(Reuters) – A divided federal appeals court on Tuesday upheld the constitutionality of an Ohio law that blocks state funding for Planned Parenthood, reversing its own prior ruling and handing a victory to anti-abortion advocates.
In an 11-6 vote, the 6th U.S. Circuit Court of Appeals in Cincinnati rejected the argument by Planned Parenthood affiliates that the funding ban, which also covered non-abortion services, violated their due process rights.
“The affiliates are correct that the Ohio law imposes a condition on the continued receipt of state funds,” Circuit Judge Jeffrey Sutton wrote for the majority. “But that condition does not violate the Constitution because the affiliates do not have a due process right to perform abortions.”
Sutton also found no proof the ban posed an undue burden on a woman’s right to abortion by making the procedure harder to obtain. He also said that the right belonged to women, not Planned Parenthood.
Tuesday’s decision overturned a lower court injunction against the law, which was signed in 2016 by then Governor John Kasich, a Republican. The appeals court had upheld the injunction last April 18.
Planned Parenthood and its lawyers did not immediately respond to requests for comment. The offices of Ohio Governor Mike DeWine and Attorney General Dave Yost, both Republicans, had no immediate comment.
The Ohio law is one of many in recent years from Republican-led states to curtail abortion rights, as President Donald Trump appoints more conservatives to the federal bench.
All 11 judges in Tuesday’s majority are Republican appointees, including four named by Trump, while five of the six dissenting judges were appointed by Democratic presidents.
The Ohio law targeted nearly $1.5 million of annual funding, including from the federal government, that Planned Parenthood said it obtained from the state health department.

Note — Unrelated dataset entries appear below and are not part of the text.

$ cat src/inc/eii_pkg.sv
/*
 * Package for the external interrupt intake: register offsets, field
 * positions, reset values, vector offsets and state codes.
 * Assumes a 32-bit register port and a single processor clock.
 */
package eii_pkg;
    // ======================================================================
    // Register map (word offsets on the plain register port)
    localparam logic [3:0]  ADDR_CTRL      = 4'h0; // Enable bits
    localparam logic [3:0]  ADDR_STATUS    = 4'h1; // Sticky events, W1C
    localparam logic [3:0]  ADDR_MASK      = 4'h2; // Interrupt mask
    localparam logic [3:0]  ADDR_STATE     = 4'h3; // Live state
    localparam logic [3:0]  ADDR_NC_PC     = 4'h4; // Noncritical save pc
    localparam logic [3:0]  ADDR_NC_ST     = 4'h5; // Noncritical save state
    localparam logic [3:0]  ADDR_CR_PC     = 4'h6; // Critical save pc
    localparam logic [3:0]  ADDR_CR_ST     = 4'h7; // Critical save state
    localparam logic [3:0]  ADDR_RETURN    = 4'h8; // Write: return from handler
    // ======================================================================
    // Field positions
    localparam int          BIT_NC         = 0;
    localparam int          BIT_CR         = 1;
    localparam int          BIT_DBG        = 2;
    localparam logic [1:0]  CTRL_RESET     = 2'h0;
    localparam logic [2:0]  MASK_RESET     = 3'h0;
    // ======================================================================
    // Vector offsets
    localparam logic [31:0] VEC_CRIT       = 32'h0000_0100;
    localparam logic [31:0] VEC_NONCRIT    = 32'h0000_0200;
    localparam logic [31:0] DATA_ZERO      = 32'h0000_0000;
    // ======================================================================
    // Intake state, one-hot
    typedef enum logic [2:0] {
        ST_IDLE = 3'b001,
        ST_NC   = 3'b010,
        ST_CR   = 3'b100
    } eii_state_t;
endpackage

$ cat src/core/eii_sync.sv
/*
 * Two-flop synchroniser for the request pins.
 * Assumes inputs arrive from logic outside the processor clock domain.
 */
module eii_sync (
    // Clock and reset
    input  wire logic clk_sys_i,
    input  wire logic rst_i,
    // Data
    input  wire logic d_i,
    output logic      q_o
);
    logic meta_ff;
    logic q_ff;

    // ======================================================================
    // Synchroniser chain; first stage feeds only the second
    always_ff @(posedge clk_sys_i or posedge rst_i) begin
        if (rst_i) begin
            meta_ff <= 1'b0;
            q_ff    <= 1'b0;
        end else begin
            meta_ff <= d_i;
            q_ff    <= meta_ff;
        end
    end
    assign q_o = q_ff;
endmodule // eii_sync

$ cat src/core/eii_save_pair.sv
/*
 * One save/restore pair: program counter and state word.
 * Assumes a one-cycle save strobe from the intake logic.
 */
module eii_save_pair (
    // Clock and reset
    input  wire logic        clk_sys_i,
    input  wire logic        rst_i,
    // Save port
    input  wire logic        save_i,
    input  wire logic [31:0] pc_i,
    input  wire logic [31:0] state_i,
    // Contents
    output logic [31:0]      pc_o,
    output logic [31:0]      state_o
);
    logic [31:0] pc_ff;
    logic [31:0] state_ff;

    // ======================================================================
    // Capture on save only, otherwise hold
    always_ff @(posedge clk_sys_i or posedge rst_i) begin
        if (rst_i) begin
            pc_ff    <= eii_pkg::DATA_ZERO;
            state_ff <= eii_pkg::DATA_ZERO;
        end else if (save_i) begin
            pc_ff    <= pc_i;
            state_ff <= state_i;
        end
    end
    assign pc_o    = pc_ff;
    assign state_o = state_ff;
endmodule // eii_save_pair

$ cat src/core/eii_intake.sv
/*
 * External interrupt intake: samples critical and noncritical request
 * levels, gates them by enable bits, gives critical priority, saves return
 * state into the class's pair and issues the vector.
 * Assumes the collector holds requests until software clears them and ties
 * unused inputs low. Software reaches the registers on a plain port.
 */
module eii_intake (
    // Clock and reset
    input  wire logic        clk_sys_i,
    input  wire logic        rst_i,
    // Request pins from the collector
    input  wire logic        crit_irq_request_in_i,
    input  wire logic        noncrit_irq_request_in_i,
    // Core context
    input  wire logic [31:0] cur_pc_i,
    input  wire logic [31:0] cur_state_i,
    input  wire logic        dbg_hold_i,
    // Register port
    input  wire logic [3:0]  addr_i,
    input  wire logic [31:0] wdata_i,
    input  wire logic        wr_i,
    input  wire logic        rd_i,
    output logic [31:0]      rdata_o,
    // Vector fetch
    output logic             fetch_o,
    output logic [31:0]      fetch_vec_o,
    // Enable state on the power management side
    output logic             noncrit_enable_bit_o,
    output logic             crit_enable_bit_o,
    // Interrupt
    output logic             irq_o
);
    logic                crit_req;
    logic                nc_req;
    logic [1:0]          ctrl_ff;
    logic [2:0]          status_ff;
    logic [2:0]          mask_ff;
    logic [31:0]         rdata_ff;
    logic                fetch_ff;
    logic [31:0]         vec_ff;
    logic                irq_ff;
    logic                ncen_ff;
    logic                cren_ff;
    eii_pkg::eii_state_t state_ff;
    eii_pkg::eii_state_t nxt_state;
    logic                take_cr;
    logic                take_nc;
    logic                ret_wr;
    logic [31:0]         nc_pc;
    logic [31:0]         nc_st;
    logic [31:0]         cr_pc;
    logic [31:0]         cr_st;

    // Register write decode shared by every writable register
    function automatic logic wr_hit(input logic we, input logic [3:0] a,
                                    input logic [3:0] target);
        return we && (a == target);
    endfunction

    // ======================================================================
    // Request sampling
    // two-flop sampling
    eii_sync u_sync_cr (
        .clk_sys_i (clk_sys_i),
        .rst_i     (rst_i),
        .d_i       (crit_irq_request_in_i),
        .q_o       (crit_req)
    );
    eii_sync u_sync_nc (
        .clk_sys_i (clk_sys_i),
        .rst_i     (rst_i),
        .d_i       (noncrit_irq_request_in_i),
        .q_o       (nc_req)
    );

    // ======================================================================
    // Take decision
    // critical enable gate; critical first
    assign take_cr = crit_req && ctrl_ff[eii_pkg::BIT_CR] && !dbg_hold_i
                     && (state_ff != eii_pkg::ST_CR);
    // noncritical enable gate; pending until enabled
    assign take_nc = nc_req && ctrl_ff[eii_pkg::BIT_NC] && !take_cr
                     && (state_ff == eii_pkg::ST_IDLE);
    assign ret_wr  = wr_hit(wr_i, addr_i, eii_pkg::ADDR_RETURN);

    // Next handler state; return from critical resumes noncritical if the written word has BIT_NC set
    always_comb begin
        nxt_state = state_ff;
        unique case (state_ff)
            eii_pkg::ST_IDLE: begin
                if (take_cr) begin
                    nxt_state = eii_pkg::ST_CR;
                end else if (take_nc) begin
                    nxt_state = eii_pkg::ST_NC;
                end
            end
            eii_pkg::ST_NC: begin
                if (take_cr) begin
                    nxt_state = eii_pkg::ST_CR;
                end else if (ret_wr) begin
                    nxt_state = eii_pkg::ST_IDLE;
                end
            end
            eii_pkg::ST_CR: begin
                if (ret_wr) begin
                    nxt_state = wdata_i[eii_pkg::BIT_NC] ? eii_pkg::ST_NC
                                                         : eii_pkg::ST_IDLE;
                end
            end
            default: nxt_state = eii_pkg::ST_IDLE;
        endcase
    end

    always_ff @(posedge clk_sys_i or posedge rst_i) begin
        if (rst_i) begin
            state_ff <= eii_pkg::ST_IDLE;
        end else begin
            state_ff <= nxt_state;
        end
    end

    // ======================================================================
    // Save pairs
    // critical uses second pair, noncritical first
    eii_save_pair u_nc_pair (
        .clk_sys_i (clk_sys_i),
        .rst_i     (rst_i),
        .save_i    (take_nc),
        .pc_i      (cur_pc_i),
        .state_i   (cur_state_i),
        .pc_o      (nc_pc),
        .state_o   (nc_st)
    );
    eii_save_pair u_cr_pair (
        .clk_sys_i (clk_sys_i),
        .rst_i     (rst_i),
        .save_i    (take_cr),
        .pc_i      (cur_pc_i),
        .state_i   (cur_state_i),
        .pc_o      (cr_pc),
        .state_o   (cr_st)
    );

    // ======================================================================
    // Vector fetch
    // vector selection
    always_ff @(posedge clk_sys_i or posedge rst_i) begin
        if (rst_i) begin
            fetch_ff <= 1'b0;
            vec_ff   <= eii_pkg::DATA_ZERO;
        end else begin
            fetch_ff <= take_cr || take_nc;
            if (take_cr) begin
                vec_ff <= eii_pkg::VEC_CRIT;
            end else if (take_nc) begin
                vec_ff <= eii_pkg::VEC_NONCRIT;
            end
        end
    end

    // ======================================================================
    // Enable bits, software writable
    always_ff @(posedge clk_sys_i or posedge rst_i) begin
        if (rst_i) begin
            ctrl_ff <= eii_pkg::CTRL_RESET;
        end else if (wr_hit(wr_i, addr_i, eii_pkg::ADDR_CTRL)) begin
            ctrl_ff <= wdata_i[1:0];
        end
    end

    always_ff @(posedge clk_sys_i or posedge rst_i) begin
        if (rst_i) begin
            ncen_ff <= 1'b0;
            cren_ff <= 1'b0;
        end else begin
            ncen_ff <= ctrl_ff[eii_pkg::BIT_NC];
            cren_ff <= ctrl_ff[eii_pkg::BIT_CR];
        end
    end

    // ======================================================================
    // Sticky status; a new event wins over a same-cycle clear
    always_ff @(posedge clk_sys_i or posedge rst_i) begin
        if (rst_i) begin
            status_ff <= 3'h0;
        end else begin
            status_ff <= (status_ff
                          & ~(wr_hit(wr_i, addr_i, eii_pkg::ADDR_STATUS)
                              ? wdata_i[2:0] : 3'h0))
                         | {take_cr && (state_ff == eii_pkg::ST_NC),
                            take_cr, take_nc};
        end
    end

    always_ff @(posedge clk_sys_i or posedge rst_i) begin
        if (rst_i) begin
            mask_ff <= eii_pkg::MASK_RESET;
        end else if (wr_hit(wr_i, addr_i, eii_pkg::ADDR_MASK)) begin
            mask_ff <= wdata_i[2:0];
        end
    end

    // Level interrupt while any unmasked status bit stands
    always_ff @(posedge clk_sys_i or posedge rst_i) begin
        if (rst_i) begin
            irq_ff <= 1'b0;
        end else begin
            irq_ff <= |(status_ff & mask_ff);
        end
    end

    // ======================================================================
    // Read data, one cycle after the strobe, zero otherwise
    always_ff @(posedge clk_sys_i or posedge rst_i) begin
        if (rst_i) begin
            rdata_ff <= eii_pkg::DATA_ZERO;
        end else if (rd_i) begin
            unique case (addr_i)
                eii_pkg::ADDR_CTRL:   rdata_ff <= {30'h0, ctrl_ff};
                eii_pkg::ADDR_STATUS: rdata_ff <= {29'h0, status_ff};
                eii_pkg::ADDR_MASK:   rdata_ff <= {29'h0, mask_ff};
                eii_pkg::ADDR_STATE:  rdata_ff <= {25'h0, state_ff, 2'h0,
                                                   crit_req, nc_req};
                eii_pkg::ADDR_NC_PC:  rdata_ff <= nc_pc;
                eii_pkg::ADDR_NC_ST:  rdata_ff <= nc_st;
                eii_pkg::ADDR_CR_PC:  rdata_ff <= cr_pc;
                eii_pkg::ADDR_CR_ST:  rdata_ff <= cr_st;
                default:              rdata_ff <= eii_pkg::DATA_ZERO;
            endcase
        end else begin
            rdata_ff <= eii_pkg::DATA_ZERO;
        end
    end

    assign rdata_o              = rdata_ff;
    assign fetch_o              = fetch_ff;
    assign fetch_vec_o          = vec_ff;
    assign noncrit_enable_bit_o = ncen_ff;
    assign crit_enable_bit_o    = cren_ff;
    assign irq_o                = irq_ff;
endmodule // eii_intake

$ cat config.mk
export PLATFORM = sky130hd
export DESIGN_NAME = eii_intake
export DESIGN_NICKNAME = d
export VERILOG_FILES = /design/src/inc/eii_pkg.sv /design/src/core/eii_sync.sv /design/src/core/eii_save_pair.sv /design/src/core/eii_intake.sv
export SDC_FILE = /design/constraint.sdc
export NUM_CORES = 1
export LEC_CHECK = 0
export ABC_AREA = 1
export BUFFER_PORTS_ARGS = -buffer_cell sky130_fd_sc_hd__buf_2
export CELL_PAD_IN_SITES_DETAIL_PLACEMENT = 0
export CELL_PAD_IN_SITES_GLOBAL_PLACEMENT = 2
export CORE_MARGIN = 1.5
export CORE_UTILIZATION = 31
export CTS_CLUSTER_SIZE = 28
export DETAILED_ROUTE_END_ITERATION = 10
export PLACE_DENSITY = 0.81
export RECOVER_POWER = 25
export SYNTH_ARGS = -nofsm -noshare
export SYNTH_HDL_FRONTEND = slang
export SYNTH_SLANG_ARGS = --single-unit
$ cat constraint.sdc
create_clock -name clk_sys_i -period 6.3 [get_ports clk_sys_i]
set_input_delay 0.63 -clock clk_sys_i [delete_from_list [all_inputs] [get_ports clk_sys_i]]
set_output_delay 0.63 -clock clk_sys_i [all_outputs]
set_load 0.05 [all_outputs]
Word level (Yosys, flattened, before mapping) --
Index checks and enable logic that the tools add are counted.
Storage, ports and cells: register bits after elaboration 211, bits in latches 0, memory bits (writable) 0, bits in read-only memories 0, bits of input ports 107, output and inout port bits 68, memories 0
Operators by class: add/sub/neg operators 0, multipliers 0, divide/modulo/power cells 0, $lt $le $gt $ge 0, equality and inequality tests 15, shift-type cells 0, muxes and demuxes 12, bitwise logic cells 4, reduce and logical (&&, ||, !) cells 18
Operators by type and width (number):
- case mux 32 bit (8 select lines) | 1
- two-way mux 32 bit | 3
- two-way mux 3 bit | 6
- == test 4 x 3 -> 1 bit (second input constant) | 4
- logical AND 1 bit | 11
- != test 3 bit (second input constant) | 3
- case mux 3 bit (3 select lines) | 1
- == test 4 x 2 -> 1 bit (second input constant) | 2
- bitwise AND 3 bit | 2
- == test 4 x 1 -> 1 bit (second input constant) | 1
- == test 4 bit (second input constant) | 1
- logical NOT 4 bit | 1
- == test 3 x 1 -> 1 bit (second input constant) | 1
- == test 3 x 2 -> 1 bit (second input constant) | 1
- == test 3 bit (second input constant) | 1
- NOT 3 bit | 1
- OR 3 bit | 1
- AND reduction 3 bit | 1
- OR reduction 3 bit | 1
- logical NOT 1 bit | 2
- two-way mux 2 bit | 1
- != test 2 bit (second input constant) | 1
- nonzero test 2 bit | 1
- logical OR 1 bit | 1

Logic depth before layout (Yosys ltp) --
depth after elaboration 9, mapped depth 9, depth with buffers taken out 8

By module --
A second synthesis with hierarchy kept.
Unflattened totals: cell total of the unflattened synthesis 963, area, all modules 8081.5 µm²
By module, submodules not included:
- eii_save_pair | instances 2, cells an instance 271, area an instance 2449.8 µm²
- eii_intake | instances 1, cells an instance 415, area an instance 3074.2 µm²
- eii_sync | instances 2, cells an instance 3, area an instance 53.8 µm²

Worst setup path before layout --
Ideal clock, no wire load.
path type input -> register, start point input port addr_i[1], end point register rdata_ff[22], in the netlist rdata_o[22], library setup time 0.072 ns, arrival time 1.393 ns, data required time 6.228 ns, setup slack 4.835 ns, stages 9, buffers on the path 2, path through nor2_4 > inv_2 > nor2_2 > buf_4 > buf_6 > nand2_1 > o21ai_1 > nor2_1 > nor2_1
Between the ends: cells in the longest elaborated chain, start to end 3, elaborated cells on any way between the ends 10, those cells by class 7 x eq/ne; 2 x mux; 1 x reduce/logical
RTL lines:
- start: declaration | RTL line eii_intake.sv:20 | input wire logic [3:0] addr_i,
- == test 4 x 3 -> 1 bit (tied with other cells) | RTL line eii_intake.sv:219 | unique case (addr_i)
- case mux 32 bit (8 select lines) * | RTL line eii_intake.sv:219
- two-way mux 32 bit * | RTL line eii_intake.sv:218 | end else if (rd_i) begin
- end signal: assignment | RTL line eii_intake.sv:217 | rdata_ff <= eii_pkg::DATA_ZERO;
- end signal: assignment | RTL line eii_intake.sv:220 | eii_pkg::ADDR_CTRL: rdata_ff <= {30'h0, ctrl_ff};
- end signal: assignment | RTL line eii_intake.sv:221 | eii_pkg::ADDR_STATUS: rdata_ff <= {29'h0, status_ff};
- end: declaration | RTL line eii_intake.sv:39 | logic [31:0] rdata_ff;
Every way passes the cells marked *; elsewhere a longest branch is shown, timed or not. A chain may end at the register's enable or synchronous reset.

Worst setup path after layout --
start point register state_ff[1], end point register state_ff[1]
Between the ends: cells in the longest elaborated chain, start to end 7, elaborated cells on any way between the ends 15, those cells by class 7 x eq/ne; 3 x mux; 5 x reduce/logical
RTL lines:
- start: declaration | RTL line eii_intake.sv:45 | eii_pkg::eii_state_t state_ff;
- start signal: assignment | RTL line eii_intake.sv:117 | state_ff <= eii_pkg::ST_IDLE;
- start signal: assignment | RTL line eii_intake.sv:119 | state_ff <= nxt_state;
- != test 3 bit | RTL line eii_intake.sv:81 | && (state_ff != eii_pkg::ST_CR);
- logical AND 1 bit | RTL line eii_intake.sv:81
- logical NOT 1 bit | RTL line eii_intake.sv:83 | assign take_nc = nc_req && ctrl_ff[eii_pkg::BIT_NC] && !take_cr
- logical AND 1 bit | RTL line eii_intake.sv:83
- logical AND 1 bit | RTL line eii_intake.sv:84 | && (state_ff == eii_pkg::ST_IDLE);
- != test 3 bit (no source line)
- AND reduction 3 bit (no source line)
Several ways; a longest one is shown, not always the timed one.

It required the department to ensure that funds it received through six non-abortion-related federal programs was not used to fund entities that performed non-therapeutic abortions.
Planned Parenthood said the funding ban would have also covered programs for mothers’ and infants’ health, HIV counseling and testing, and sex education.
Circuit Judge Helene White, who wrote the April 2018 ruling, in a dissenting opinion accused the majority of trying to force Planned Parenthood to “cry uncle” and lose funding as a condition of performing abortions.
“The Constitution prohibits unduly burdening a woman’s abortion right, even in the form of laws that directly target only the gatekeeper to a woman’s abortion right – the provider,” White wrote.